I love a good villain.
No, really…a proper villain, whether in print or on the screen, is a thing of beauty. It is also, unfortunately, a thing generally under-appreciated. And far too often, a thing woefully shortchanged by its creator.
Think about it. Would the original Star Wars trilogy have been as memorable without Darth Vader? He touched a nerve with his initial presentation as faceless, anonymous evil.* After the inane bullshit of the prequels, and the more recent “final three”, there is a definite reason why my fellow geeks and I completely nerded out at Vader’s scenes at the end of Rogue One. It wasn’t just the return of that voice, it was the return of, well, iconic evil. The perfect villain.
*James Earl Jones’ magic freaking voice didn’t hurt, either.
It goes beyond that, however. Bad guys — truly memorable, truly powerful villains — have to have a depth and pathos to them beyond even that of the hero. Ask yourself, then, how often does that happen?
Not often. Or, at least, not often enough.

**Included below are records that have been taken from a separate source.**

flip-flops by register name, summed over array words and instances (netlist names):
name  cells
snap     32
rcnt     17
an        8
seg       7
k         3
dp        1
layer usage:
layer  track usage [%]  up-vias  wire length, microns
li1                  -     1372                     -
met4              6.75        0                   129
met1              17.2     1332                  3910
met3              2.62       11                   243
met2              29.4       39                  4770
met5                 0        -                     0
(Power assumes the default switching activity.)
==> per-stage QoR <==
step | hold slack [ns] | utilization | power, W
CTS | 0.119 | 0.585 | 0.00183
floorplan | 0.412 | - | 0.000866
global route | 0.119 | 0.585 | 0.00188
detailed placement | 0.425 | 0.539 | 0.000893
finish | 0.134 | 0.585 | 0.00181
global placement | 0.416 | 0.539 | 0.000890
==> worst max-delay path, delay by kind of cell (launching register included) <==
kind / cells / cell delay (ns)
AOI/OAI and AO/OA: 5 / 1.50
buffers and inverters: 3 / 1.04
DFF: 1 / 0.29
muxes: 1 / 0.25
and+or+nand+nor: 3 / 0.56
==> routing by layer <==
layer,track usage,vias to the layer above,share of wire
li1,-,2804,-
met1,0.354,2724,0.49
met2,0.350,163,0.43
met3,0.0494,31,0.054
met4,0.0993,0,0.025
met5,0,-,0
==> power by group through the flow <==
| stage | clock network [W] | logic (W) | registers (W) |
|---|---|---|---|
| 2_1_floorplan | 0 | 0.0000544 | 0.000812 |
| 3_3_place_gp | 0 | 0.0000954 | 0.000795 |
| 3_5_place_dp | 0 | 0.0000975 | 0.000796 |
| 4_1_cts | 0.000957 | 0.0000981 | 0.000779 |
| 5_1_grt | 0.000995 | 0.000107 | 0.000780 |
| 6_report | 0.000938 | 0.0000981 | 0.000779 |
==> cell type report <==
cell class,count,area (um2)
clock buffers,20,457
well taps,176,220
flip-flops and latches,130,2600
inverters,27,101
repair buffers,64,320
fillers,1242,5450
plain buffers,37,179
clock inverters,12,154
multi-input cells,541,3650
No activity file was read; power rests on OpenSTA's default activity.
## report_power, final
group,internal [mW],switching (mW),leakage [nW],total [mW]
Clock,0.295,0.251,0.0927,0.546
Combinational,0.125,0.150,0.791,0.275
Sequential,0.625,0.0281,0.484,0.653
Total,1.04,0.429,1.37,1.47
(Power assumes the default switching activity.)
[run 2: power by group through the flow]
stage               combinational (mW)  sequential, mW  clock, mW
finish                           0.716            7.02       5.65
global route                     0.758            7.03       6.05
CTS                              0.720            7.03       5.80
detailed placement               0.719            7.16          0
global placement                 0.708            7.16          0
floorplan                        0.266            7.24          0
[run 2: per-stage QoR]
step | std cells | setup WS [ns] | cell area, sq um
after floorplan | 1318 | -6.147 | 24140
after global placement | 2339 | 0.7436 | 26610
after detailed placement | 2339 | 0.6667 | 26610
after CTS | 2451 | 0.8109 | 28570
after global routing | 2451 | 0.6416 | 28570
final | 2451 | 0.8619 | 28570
==> src/rtl/zegar_pkg.sv <==
`default_nettype none
// ============================================================================
// Module      : zegar_pkg
// Description : Shared types and limits for the 24-hour BCD clock: the BCD
//               digit type, the display scan code and the hour/minute/second
//               maxima split into tens and units digits.
// Revision    : 1.0 - initial release
// ============================================================================
package zegar_pkg;

    // One BCD digit
    typedef logic [3:0] bcd_t;

    // Digit-select code driven to the display multiplexer
    typedef enum logic [1:0] {
        SCAN_HR2  = 2'b00,
        SCAN_HR1  = 2'b01,
        SCAN_MIN2 = 2'b10,
        SCAN_MIN1 = 2'b11
    } scan_t;

    // Counting limits (inclusive maxima)
    localparam int c_hour_max   = 23;
    localparam int c_minute_max = 59;
    localparam int c_second_max = 59;

    // The same limits split into tens / units digits for the BCD counters
    localparam bcd_t c_hour_tens_max  = bcd_t'(c_hour_max / 10);
    localparam bcd_t c_hour_units_max = bcd_t'(c_hour_max % 10);
    localparam bcd_t c_min_tens_max   = bcd_t'(c_minute_max / 10);
    localparam bcd_t c_min_units_max  = bcd_t'(c_minute_max % 10);
    localparam bcd_t c_sec_tens_max   = bcd_t'(c_second_max / 10);
    localparam bcd_t c_sec_units_max  = bcd_t'(c_second_max % 10);

    // Largest value a units digit may ever take
    localparam bcd_t c_bcd_max = 4'd9;

endpackage : zegar_pkg
`default_nettype wire

==> src/rtl/zegar_licznik_if.sv <==
`default_nettype none
// ============================================================================
// Module      : zegar_licznik_if
// Description : Control and display bundle of the 24-hour clock: run enable,
//               the two set buttons, the four time digits, scan code, second
//               tick and colon blink.
// Revision    : 1.0 - initial release
// ============================================================================
interface zegar_licznik_if;
    import zegar_pkg::*;

    // Controls (toward the clock)
    logic       en_i;
    logic       inc_min_i;
    logic       inc_hr_i;

    // Display side (from the clock)
    bcd_t       hr2_o;
    bcd_t       hr1_o;
    bcd_t       min2_o;
    bcd_t       min1_o;
    logic [1:0] odswiezanie_o;
    logic       tick_o;
    logic       kropka_o;

    // Side that drives the controls and watches the display
    modport master (
        output en_i,
        output inc_min_i,
        output inc_hr_i,
        input  hr2_o,
        input  hr1_o,
        input  min2_o,
        input  min1_o,
        input  odswiezanie_o,
        input  tick_o,
        input  kropka_o
    );

    // The clock itself
    modport slave (
        input  en_i,
        input  inc_min_i,
        input  inc_hr_i,
        output hr2_o,
        output hr1_o,
        output min2_o,
        output min1_o,
        output odswiezanie_o,
        output tick_o,
        output kropka_o
    );

endinterface : zegar_licznik_if
`default_nettype wire

==> src/rtl/licznik_bcd.sv <==
`default_nettype none
// ============================================================================
// Module      : licznik_bcd
// Description : Two-digit BCD counter that wraps after TENS_MAX:TOP_UNITS_MAX.
//               It can advance by 0, 1 or 2 in one cycle (2 lets the hour
//               counter absorb a set request and a minute carry together).
//               clear_i wins over inc_i and suppresses the carry.
// Revision    : 1.0 - initial release
// ============================================================================
module licznik_bcd
    import zegar_pkg::*;
#(
    parameter bcd_t TENS_MAX      = 4'd5,
    parameter bcd_t TOP_UNITS_MAX = 4'd9
) (
    input  logic       clk_i,
    input  logic       rst_ni,
    input  logic [1:0] inc_i,
    input  logic       clear_i,
    output bcd_t       tens_o,
    output bcd_t       units_o,
    output logic       carry_o
);

    bcd_t       r_tens;
    bcd_t       r_units;
    bcd_t       w_next_tens;
    bcd_t       w_next_units;
    logic       w_carry;
    logic [8:0] w_step1;
    logic [8:0] w_step2;

    // Advance a two-digit BCD value by one; bit 8 flags the wrap to 00
    function automatic logic [8:0] bcd_step(input bcd_t t, input bcd_t u);
        logic [8:0] res;
        if ((t == TENS_MAX) && (u == TOP_UNITS_MAX)) begin
            res = {1'b1, 8'h00};
        end else if (u >= c_bcd_max) begin
            res = {1'b0, t + 4'd1, 4'd0};
        end else begin
            res = {1'b0, t, u + 4'd1};
        end
        return res;
    endfunction

    assign w_step1 = bcd_step(r_tens, r_units);
    assign w_step2 = bcd_step(w_step1[7:4], w_step1[3:0]);

    // Select the next value and carry for the requested step size
    always_comb begin
        w_next_tens  = r_tens;
        w_next_units = r_units;
        w_carry      = 1'b0;
        if (clear_i) begin
            w_next_tens  = 4'd0;
            w_next_units = 4'd0;
        end else begin
            case (inc_i)
                2'd1: begin
                    w_next_tens  = w_step1[7:4];
                    w_next_units = w_step1[3:0];
                    w_carry      = w_step1[8];
                end
                2'd2, 2'd3: begin
                    w_next_tens  = w_step2[7:4];
                    w_next_units = w_step2[3:0];
                    w_carry      = w_step1[8] | w_step2[8];
                end
                default: begin
                    w_next_tens  = r_tens;
                    w_next_units = r_units;
                end
            endcase
        end
    end

    // Digit registers
    always_ff @(posedge clk_i or negedge rst_ni) begin
        if (!rst_ni) begin
            r_tens  <= 4'd0;
            r_units <= 4'd0;
        end else begin
            r_tens  <= w_next_tens;
            r_units <= w_next_units;
        end
    end

    assign tens_o  = r_tens;
    assign units_o = r_units;
    assign carry_o = w_carry;

endmodule : licznik_bcd
`default_nettype wire

==> src/rtl/zegar_licznik.sv <==
`default_nettype none
// ============================================================================
// Module      : zegar_licznik
// Description : 24-hour HH:MM clock with hidden seconds. A prescaler turns
//               CLK_HZ cycles into one-second ticks; minute and hour set
//               buttons are rising-edge detected. A free-running refresh
//               counter supplies the display digit-select code.
// Revision    : 1.0 - initial release
// ============================================================================
module zegar_licznik
    import zegar_pkg::*;
#(
    parameter int CLK_HZ    = 100_000_000,
    parameter int SCAN_BITS = 19
) (
    input  logic              clk_i,
    input  logic              rst_ni,
    zegar_licznik_if.slave    bus
);

    localparam int PRESC_W = (CLK_HZ > 2) ? $clog2(CLK_HZ) : 1;
    localparam logic [PRESC_W-1:0] c_presc_last = PRESC_W'(CLK_HZ - 1);

    logic [PRESC_W-1:0]   r_presc;
    logic [SCAN_BITS-1:0] r_scan;
    logic                 r_min_prev;
    logic                 r_hr_prev;
    logic                 r_tick;
    logic                 r_kropka;

    logic       w_min_edge;
    logic       w_hr_edge;
    logic       w_wrap;
    logic       w_tick;
    logic       w_sec_carry;
    logic       w_min_carry;
    logic       w_hr_from_min;
    logic [1:0] w_hr_step;
    logic       w_hr_carry_unused;
    bcd_t       w_sec_tens_unused;
    bcd_t       w_sec_units_unused;
    bcd_t       w_min_tens;
    bcd_t       w_min_units;
    bcd_t       w_hr_tens;
    bcd_t       w_hr_units;
    scan_t      w_scan;

    // Set buttons fire once per press; the previous-value registers
    // come out of reset high so a button held through reset is ignored.
    assign w_min_edge = bus.inc_min_i & ~r_min_prev;
    assign w_hr_edge  = bus.inc_hr_i  & ~r_hr_prev;

    // A minute-set press restarts the second, so a tick landing on it is lost
    assign w_wrap = bus.en_i & (r_presc == c_presc_last);
    assign w_tick = w_wrap & ~w_min_edge;

    // Setting minutes never ripples into hours; only a tick-driven carry does
    assign w_hr_from_min = w_min_carry & ~w_min_edge;
    assign w_hr_step     = {1'b0, w_hr_edge} + {1'b0, w_hr_from_min};

    // Button history for edge detection
    always_ff @(posedge clk_i or negedge rst_ni) begin
        if (!rst_ni) begin
            r_min_prev <= 1'b1;
            r_hr_prev  <= 1'b1;
        end else begin
            r_min_prev <= bus.inc_min_i;
            r_hr_prev  <= bus.inc_hr_i;
        end
    end

    // One-second prescaler: holds while disabled, restarts on a minute set
    always_ff @(posedge clk_i or negedge rst_ni) begin
        if (!rst_ni) begin
            r_presc <= '0;
        end else if (w_min_edge) begin
            r_presc <= '0;
        end else if (bus.en_i) begin
            if (w_wrap) begin
                r_presc <= '0;
            end else begin
                r_presc <= r_presc + PRESC_W'(1);
            end
        end
    end

    // Tick pulse and colon blink, aligned with the digit update
    always_ff @(posedge clk_i or negedge rst_ni) begin
        if (!rst_ni) begin
            r_tick   <= 1'b0;
            r_kropka <= 1'b0;
        end else begin
            r_tick <= w_tick;
            if (w_tick) begin
                r_kropka <= ~r_kropka;
            end
        end
    end

    // Display refresh counter runs regardless of the enable
    always_ff @(posedge clk_i or negedge rst_ni) begin
        if (!rst_ni) begin
            r_scan <= '0;
        end else begin
            r_scan <= r_scan + SCAN_BITS'(1);
        end
    end

    // Seconds are internal only; their digits are not shown
    licznik_bcd #(
        .TENS_MAX      (c_sec_tens_max),
        .TOP_UNITS_MAX (c_sec_units_max)
    ) u_sec (
        .clk_i   (clk_i),
        .rst_ni  (rst_ni),
        .inc_i   ({1'b0, w_tick}),
        .clear_i (w_min_edge),
        .tens_o  (w_sec_tens_unused),
        .units_o (w_sec_units_unused),
        .carry_o (w_sec_carry)
    );

    licznik_bcd #(
        .TENS_MAX      (c_min_tens_max),
        .TOP_UNITS_MAX (c_min_units_max)
    ) u_min (
        .clk_i   (clk_i),
        .rst_ni  (rst_ni),
        .inc_i   ({1'b0, w_min_edge | w_sec_carry}),
        .clear_i (1'b0),
        .tens_o  (w_min_tens),
        .units_o (w_min_units),
        .carry_o (w_min_carry)
    );

    // Midnight wrap of hours has no further consumer
    licznik_bcd #(
        .TENS_MAX      (c_hour_tens_max),
        .TOP_UNITS_MAX (c_hour_units_max)
    ) u_hr (
        .clk_i   (clk_i),
        .rst_ni  (rst_ni),
        .inc_i   (w_hr_step),
        .clear_i (1'b0),
        .tens_o  (w_hr_tens),
        .units_o (w_hr_units),
        .carry_o (w_hr_carry_unused)
    );

    assign w_scan = scan_t'(r_scan[SCAN_BITS-1 -: 2]);

    assign bus.hr2_o         = w_hr_tens;
    assign bus.hr1_o         = w_hr_units;
    assign bus.min2_o        = w_min_tens;
    assign bus.min1_o        = w_min_units;
    assign bus.odswiezanie_o = w_scan;
    assign bus.tick_o        = r_tick;
    assign bus.kropka_o      = r_kropka;

endmodule : zegar_licznik
`default_nettype wire
==> src/flat_wrapper.sv <==
// flat-port wrapper written by rule: the top's interface ports become plain ports
module zegar_licznik_flat import zegar_pkg::*;
#(
    parameter int CLK_HZ    = 100_000_000,
    parameter int SCAN_BITS = 19
)
  (clk_i, rst_ni, bus_en_i, bus_inc_min_i, bus_inc_hr_i, bus_hr2_o, bus_hr1_o, bus_min2_o, bus_min1_o, bus_odswiezanie_o, bus_tick_o, bus_kropka_o);
  zegar_licznik_if bus_i ();
  input  logic clk_i;
  input  logic rst_ni;
  input wire logic [$bits(bus_i.en_i)-1:0] bus_en_i;
  input wire logic [$bits(bus_i.inc_min_i)-1:0] bus_inc_min_i;
  input wire logic [$bits(bus_i.inc_hr_i)-1:0] bus_inc_hr_i;
  output wire logic [$bits(bus_i.hr2_o)-1:0] bus_hr2_o;
  output wire logic [$bits(bus_i.hr1_o)-1:0] bus_hr1_o;
  output wire logic [$bits(bus_i.min2_o)-1:0] bus_min2_o;
  output wire logic [$bits(bus_i.min1_o)-1:0] bus_min1_o;
  output wire logic [$bits(bus_i.odswiezanie_o)-1:0] bus_odswiezanie_o;
  output wire logic [$bits(bus_i.tick_o)-1:0] bus_tick_o;
  output wire logic [$bits(bus_i.kropka_o)-1:0] bus_kropka_o;
  assign bus_i.en_i = bus_en_i;
  assign bus_i.inc_min_i = bus_inc_min_i;
  assign bus_i.inc_hr_i = bus_inc_hr_i;
  assign bus_hr2_o = bus_i.hr2_o;
  assign bus_hr1_o = bus_i.hr1_o;
  assign bus_min2_o = bus_i.min2_o;
  assign bus_min1_o = bus_i.min1_o;
  assign bus_odswiezanie_o = bus_i.odswiezanie_o;
  assign bus_tick_o = bus_i.tick_o;
  assign bus_kropka_o = bus_i.kropka_o;
  zegar_licznik #(.CLK_HZ(CLK_HZ), .SCAN_BITS(SCAN_BITS)) u_core (.clk_i(clk_i), .rst_ni(rst_ni), .bus(bus_i));
endmodule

And, no, just putting a different accent on a supposed villain — British, German, Russian, Arabic, etc… — doesn’t do the trick. That’s not clever writing or directing, that’s just a cheap shortcut that does nothing but put the bad writing up in the freaking neon lights. “Oh look honey, he’s Arabic, he must be the bad guy!”

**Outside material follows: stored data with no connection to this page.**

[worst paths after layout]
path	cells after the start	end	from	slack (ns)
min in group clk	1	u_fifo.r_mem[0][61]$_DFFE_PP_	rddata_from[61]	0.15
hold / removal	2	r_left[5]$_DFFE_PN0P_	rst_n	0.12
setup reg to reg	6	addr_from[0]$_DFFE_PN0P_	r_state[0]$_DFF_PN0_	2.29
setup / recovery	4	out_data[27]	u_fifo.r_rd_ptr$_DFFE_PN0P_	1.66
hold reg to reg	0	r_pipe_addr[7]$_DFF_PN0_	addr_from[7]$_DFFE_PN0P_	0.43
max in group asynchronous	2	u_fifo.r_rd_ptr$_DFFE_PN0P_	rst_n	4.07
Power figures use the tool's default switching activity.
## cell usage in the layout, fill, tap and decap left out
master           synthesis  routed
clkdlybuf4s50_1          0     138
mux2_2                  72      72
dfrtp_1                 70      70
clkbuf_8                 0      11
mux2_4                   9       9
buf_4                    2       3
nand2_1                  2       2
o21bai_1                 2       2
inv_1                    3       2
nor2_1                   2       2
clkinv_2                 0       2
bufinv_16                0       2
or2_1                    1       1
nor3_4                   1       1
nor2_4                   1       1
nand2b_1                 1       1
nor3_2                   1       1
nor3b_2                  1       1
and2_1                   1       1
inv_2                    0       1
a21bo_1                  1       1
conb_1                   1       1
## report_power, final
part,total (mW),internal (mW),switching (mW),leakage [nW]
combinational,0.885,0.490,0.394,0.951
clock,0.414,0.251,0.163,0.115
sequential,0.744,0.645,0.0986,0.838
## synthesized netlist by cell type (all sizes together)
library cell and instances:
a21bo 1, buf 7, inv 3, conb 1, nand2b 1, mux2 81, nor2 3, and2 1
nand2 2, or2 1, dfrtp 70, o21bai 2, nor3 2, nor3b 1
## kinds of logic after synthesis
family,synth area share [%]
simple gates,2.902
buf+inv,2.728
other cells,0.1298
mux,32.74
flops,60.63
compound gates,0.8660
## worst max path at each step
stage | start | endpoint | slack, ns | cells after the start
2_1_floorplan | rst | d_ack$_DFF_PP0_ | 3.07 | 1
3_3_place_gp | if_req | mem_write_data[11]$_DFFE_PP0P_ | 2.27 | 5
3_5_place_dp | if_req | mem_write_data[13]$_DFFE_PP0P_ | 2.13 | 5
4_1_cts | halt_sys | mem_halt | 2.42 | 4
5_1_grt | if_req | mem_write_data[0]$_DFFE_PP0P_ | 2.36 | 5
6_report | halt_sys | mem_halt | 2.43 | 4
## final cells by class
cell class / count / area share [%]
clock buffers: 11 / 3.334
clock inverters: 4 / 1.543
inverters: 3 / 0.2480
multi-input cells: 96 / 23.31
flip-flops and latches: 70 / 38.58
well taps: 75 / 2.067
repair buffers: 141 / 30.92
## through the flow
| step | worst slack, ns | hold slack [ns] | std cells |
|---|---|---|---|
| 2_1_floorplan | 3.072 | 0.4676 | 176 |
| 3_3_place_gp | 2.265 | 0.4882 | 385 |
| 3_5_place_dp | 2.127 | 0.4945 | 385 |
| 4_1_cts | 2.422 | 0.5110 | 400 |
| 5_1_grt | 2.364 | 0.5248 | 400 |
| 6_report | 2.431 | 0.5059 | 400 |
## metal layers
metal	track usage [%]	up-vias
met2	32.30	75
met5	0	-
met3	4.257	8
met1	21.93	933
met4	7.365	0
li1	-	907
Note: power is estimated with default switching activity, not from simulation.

That’s right up there with, “He’s Indian, he must be a software guy!”
*”Harrumph” is, if you’re wondering, Latin for “motherfuckingstupidassbullshit”
That’s why most, if not all, Bond villains are so pointlessly forgettable. Each and every one has been nothing more memorable than a bad accent, a fake scar and an over-the-top performance that borders on freaking camp. Liberace would have been a more memorable villain than Blofeld, for God’s sake!
What most writers — and editors, directors, actors, fill-in-your-own-blank-here — tend to forget is that villains can’t be just…well…bad guys. Truly memorable, effective villains can’t just be evil for the sake of being evil, they have to have their own motivations and backstory. They have to have an end goal, and a reason for that goal.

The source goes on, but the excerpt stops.